The calculation of Ki in the static scan analysis is dependent on an accurate estimate of the blood/plasma activity at the same time point as which the bone region in question is scanned during the WB acquisition. Neither in the present 18F-NaF study, nor in future studies, would we want to exceed a study period of 90 min for the WB scan. However, as we included a venous sample taken immediately after the WB examination (90 < t < 100 min, where “t” is the time for scanning the bone region in question as obtained from the PMOD analysis tool (see “Methods”), we were able to use a less error prone interpolation, rather than an extrapolation of data, to obtain Cpl(t)/AUC(t) values for calculation of the Ki value in the study interval between 60 and 90–100 min: We chose to use a standard mono-exponential fit of the terminal data at 40, 50, 60 and 90–100 mpi for interpolation.
However, we could just as well have used a hyperbolic fit of all curve data from 1 mpi and later, providing an even better fit as shown by van den Hoff et al. [
25]. This method might be especially important if one is required to extrapolate to data values later than 60 mpi without the benefit of later blood samples.
Limitations of the study
The limitations of the present study include not having AIF data from direct arterial sampling as a gold standard to evaluate the validity of the IDAIFs and SPIFs; however, as described above, venous blood samples can complement the arterial sampling curve at least after 30 min [
10]. Additionally, the averaging of the residual curves for construction of a population residual curve presented here is not optimal and should be refined in future studies.

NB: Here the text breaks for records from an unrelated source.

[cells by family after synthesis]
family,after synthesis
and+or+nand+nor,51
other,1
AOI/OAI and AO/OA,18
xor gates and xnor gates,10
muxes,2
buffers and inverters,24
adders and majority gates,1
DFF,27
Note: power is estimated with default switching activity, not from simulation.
--- config.mk ---
export PLATFORM = sky130hd
export DESIGN_NAME = pattern_writer
export DESIGN_NICKNAME = d
export VERILOG_FILES = /design/src/design/video_pkg.sv /design/src/design/pattern_writer.sv
export VERILOG_INCLUDE_DIRS = /design/src /design/src/design
export SDC_FILE = /design/constraint.sdc
export NUM_CORES = 1
export LEC_CHECK = 0
export BUFFER_PORTS_ARGS = -buffer_cell sky130_fd_sc_hd__buf_4
export CAP_MARGIN = 5
export CORE_ASPECT_RATIO = 0.8
export CORE_MARGIN = 4
export CORE_UTILIZATION = 25
export CTS_CLUSTER_SIZE = 24
export DETAILED_ROUTE_END_ITERATION = 8
export GPL_TIMING_DRIVEN = 0
export PLACE_DENSITY = 0.47
export RECOVER_POWER = 25
export SETUP_SLACK_MARGIN = 0.4
export SKIP_CTS_REPAIR_TIMING = 1
export SLEW_MARGIN = 20
export SYNTH_ARGS = -nofsm -noshare
export SYNTH_HDL_FRONTEND = slang
export SYNTH_SLANG_ARGS = --single-unit
--- constraint.sdc ---
create_clock -name clk -period 4.6 [get_ports clk]
set_input_delay 0.46 -clock clk [delete_from_list [all_inputs] [get_ports clk]]
set_output_delay 0.46 -clock clk [all_outputs]
set_load 0.005 [all_outputs]
--- src/design/video_macros.svh ---
`ifndef VIDEO_MACROS_SVH
`define VIDEO_MACROS_SVH

//////////////////////////////////////////////////
// Line and frame timing, progressive PAL
//////////////////////////////////////////////////

// One pixel per clock, 64 us line
`define H_TOTAL 448
`define V_TOTAL 312   // Lines per frame, no interlace

// Active picture in the top left corner
`define ACT_W 256
`define ACT_H 192

// Horizontal sync pulse, h counts
`define HS_START 304
`define HS_END   336   // First pixel after the pulse

// Lines with inverted sync pulses
`define VS_START 248
`define VS_END   251   // First line after vertical sync

//////////////////////////////////////////////////
// Pattern writer
//////////////////////////////////////////////////

`define POKE_LINE 192         // First line below the picture
`define POKE_LAST 16'hBFFF    // Pointer wraps here, page steps on

`endif

--- src/design/video_pkg.sv ---
`default_nettype none

package video_pkg;

   //////////////////////////////////////////////////
   // Beam position and sync
   //////////////////////////////////////////////////

   typedef struct packed {
      logic [8:0] h;        // Pixel within the line
      logic [8:0] v;        // Line within the frame
      logic       active;   // Inside the 256x192 picture
      logic       csync;    // Raw composite sync level
   } beam_t;

   // Colour at the pins with 3 bits per channel
   typedef struct packed {
      logic [2:0] r;
      logic [2:0] g;
      logic [2:0] b;
   } rgb_t;

   //////////////////////////////////////////////////
   // SRAM access
   //////////////////////////////////////////////////

   // Same shape for reads and writes
   // A read leaves wdata at zero and we low
   typedef struct packed {
      logic [20:0] addr;    // Top bit zero above page 19..16 and offset 15..0
      logic [7:0]  wdata;
      logic        we;      // One cycle strobe
   } sram_req_t;

endpackage

`default_nettype wire

--- src/design/pattern_writer.sv ---
`default_nettype none

`include "video_macros.svh"

module pattern_writer (
   input  logic                  clk,
   input  logic                  rst,
   input  video_pkg::beam_t      beam,
   output video_pkg::sram_req_t  wr_req,
   output logic [3:0]            page
);

   import video_pkg::*;

   logic [15:0] poke_ptr;    // Write pointer within the page
   logic        poke_slot;   // Visible part of the write line
   logic        poke_we;
   logic        poke_step;

   // Line 192, first 256 pixels, one byte per four pixels
   assign poke_slot = (beam.v == `POKE_LINE) && (beam.h < `ACT_W);
   assign poke_we   = poke_slot && (beam.h[1:0] == 2'b00);
   assign poke_step = poke_slot && (beam.h[1:0] == 2'b01);   // Write first, step after

   always_comb begin
      wr_req.addr  = {1'b0, page, poke_ptr};
      wr_req.wdata = poke_ptr[14:7];   // Pattern byte from pointer
      wr_req.we    = poke_we;
   end

   //////////////////////////////////////////////////
   // Pointer and page
   //////////////////////////////////////////////////

   always_ff @(posedge clk) begin
      if (rst) begin
         poke_ptr <= '0;
         page     <= '0;
      end else if (poke_step) begin
         if (poke_ptr == `POKE_LAST) begin
            poke_ptr <= '0;
            page     <= page + 4'd1;   // Next 64K page, border changes too
         end else begin
            poke_ptr <= poke_ptr + 16'd1;
         end
      end
   end

endmodule

`default_nettype wire

==> results_dict.tcl, run 1 <==
set metrics [dict create \
    status "finished clean" \
    clock_path_buffers 2 \
    cp.depth 6 \
    ff2ff_setup_slack_ns 2.65 \
    grt_setup_unrepaired "no" \
    cts_sinks 20 \
    finalNonFillerCells 245 \
    root_buffer "clkbuf_8" \
    synth_seq_cells 20 \
    gr-usage-all-layers_pct 10.4 \
    grt_antenna_before_repair 0 \
    path_class "input port to primary output" \
    cp-end-kind "primary output" \
    drt-pass1-iter-count 4 \
    multiInputGateArea_sq_um 619 \
    layout-drive-gt1-share_pct 36.7 \
    cp_slowest_cell "nor3b_4" \
    fin_skew_ns 0.00282 \
    finalSetupViolations 0 \
    portBuffers 46 \
    drv_cap 0 \
    reg2reg_depth 7 \
    rows 21 \
    hold_class "input port to flip-flop" \
    htreeDepth 1 \
    cts_buffers 3 \
    synth.most_common_cell "dfxtp_1" \
    async_flop_share_pct 0 \
    hold_viol 0 \
    crit_fanout 6 \
    fillCellCount 472 \
    maxSlewViolCount 0 \
    regArea_sq_um 400 \
    vias 1083 \
    path_cells "buf_4 > and4bb_1 > nor3b_4 > and4b_1 > buf_4 > buf_4" \
    holdPathStages 3 \
    routabilityCongestion 0.738 \
    syn_to_final_growth_pct 40.7 \
    synth_commonest_cells "dfxtp_1, buf_4, nand2_1, nor2_1, a21oi_1" \
    grt_first_pass_wirelength_mm 4.83 \
    grt_pass1_vias 1030 \
    critical_path.most_common_cell "buf_4" \
    die_h_um 68.6 \
    die_area_sq_um 5750 \
    ys_types 34 \
    period_share_pct 43.8 \
    grt_max_degree 12 \
    start_util_pct 26.7 \
    path_clk_slew_ns 0.07 \
    drc 0 \
    rr_startpoint "poke_ptr[0]" \
    dpl.hpwl_mm 2.21 \
    yosys.area.top_type "dfxtp_1" \
    synth_edf_count 0 \
    peakVddDrop_mv 0.128 \
    max_freq_mhz 497 \
    first_iter_violations 22 \
    synthCells 138 \
    synth_fp_nets 162 \
    min-delay-start "rst" \
    cp.required_ns 4.14 \
    leakage_uw 0.000699 \
    avgSynthCellArea_sq_um 8.32 \
    tns_ns 0 \
    clock_latency_ns 0.26 \
    synth-main-ff-cell "dfxtp_1" \
    ys_seq_area_share_pct 34.9 \
    totalWireLength_mm 2.81 \
    cp.arrival_ns 1.55 \
    dp.cells 241 \
    cts_tree "built" \
    fin_nets 213 \
    hold-path-endpoint "poke_ptr[14]" \
    finish.utilization_pct 37.5 \
    r2r-end "poke_ptr[6]" \
    synth_area_leaders "dfxtp_1, buf_4, xor2_1" \
    num_io_pins 56 \
    grt_overflow 0 \
    powerDensity_nw_per_um2 209 \
    synth_warnings 0 \
    drt-vias-per-instance 4.42 \
    path_buf_inv 3 \
    critPathLaunchType "input port" \
    synth_top_area_share_pct 34.9 \
    diodes 0 \
    synth_area_sq_um 1150 \
    ant_nets 0 \
    cp_top_family "simple AND/OR/NAND/NOR gates" \
    dieWidth_um 83.8 \
    max_stage_delay_ns 0.30 \
    period_minus_slack_ns 2.01 \
    routedWlPerCell_um 11.5 \
    fp.coreArea_sq_um 4310 \
]
flip-flops by register name, indices dropped and copies added (netlist names):
register  flops
poke_ptr     16
page          4
layer usage:
layer,up-vias,part of all wire [%],track usage [%]
met4,0,0.14,1.81
met2,25,46,18.1
met5,-,0,0
li1,570,-,-
met1,486,47,12.3
met3,2,7.0,4.39
layout make-up:
cell class / count / area share (%)
Buffer: 17 / 7.28
Clock buffer: 4 / 3.41
Inverter: 3 / 0.697
Tap cell: 57 / 4.41
Timing Repair Buffer: 46 / 21.1
Multi-Input combinational cell: 98 / 38.3
Sequential cell: 20 / 24.8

In this study design, the static scan sequentially followed a 60-min dynamic scan with the static scan analysis including a 90-min blood sample for construction of an input function ending at time point 90–100 mpi. For this reason, even a small efflux might influence the Patlak plot/static scan analysis presented here, and correction for efflux may be necessary. Thus, in order to minimize effects of possible efflux, our recommendation would be to make the static scan between 30 and 60 min after tracer injection in future studies.
Dynamic scanning in the clinical setting is generally restricted to a single bed position but may change in the future with the advent of new dynamic total body PET scanning combining an initial, short-duration dynamic acquisition over the heart followed by a series of fast, multiple whole-body scans. However, a low, effective scan time ensured by a SPIF and acquisition of a simple static scan may still be a valuable tool with the use of older scanners. Furthermore, a short effective scan time is important in the very sick CKD-MBD population to enable successful completion of an entire WB scan or the static scan time can be reduced to about 5–10 min if only a single bone region, e.g. the lumbar vertebrae, needs to be examined.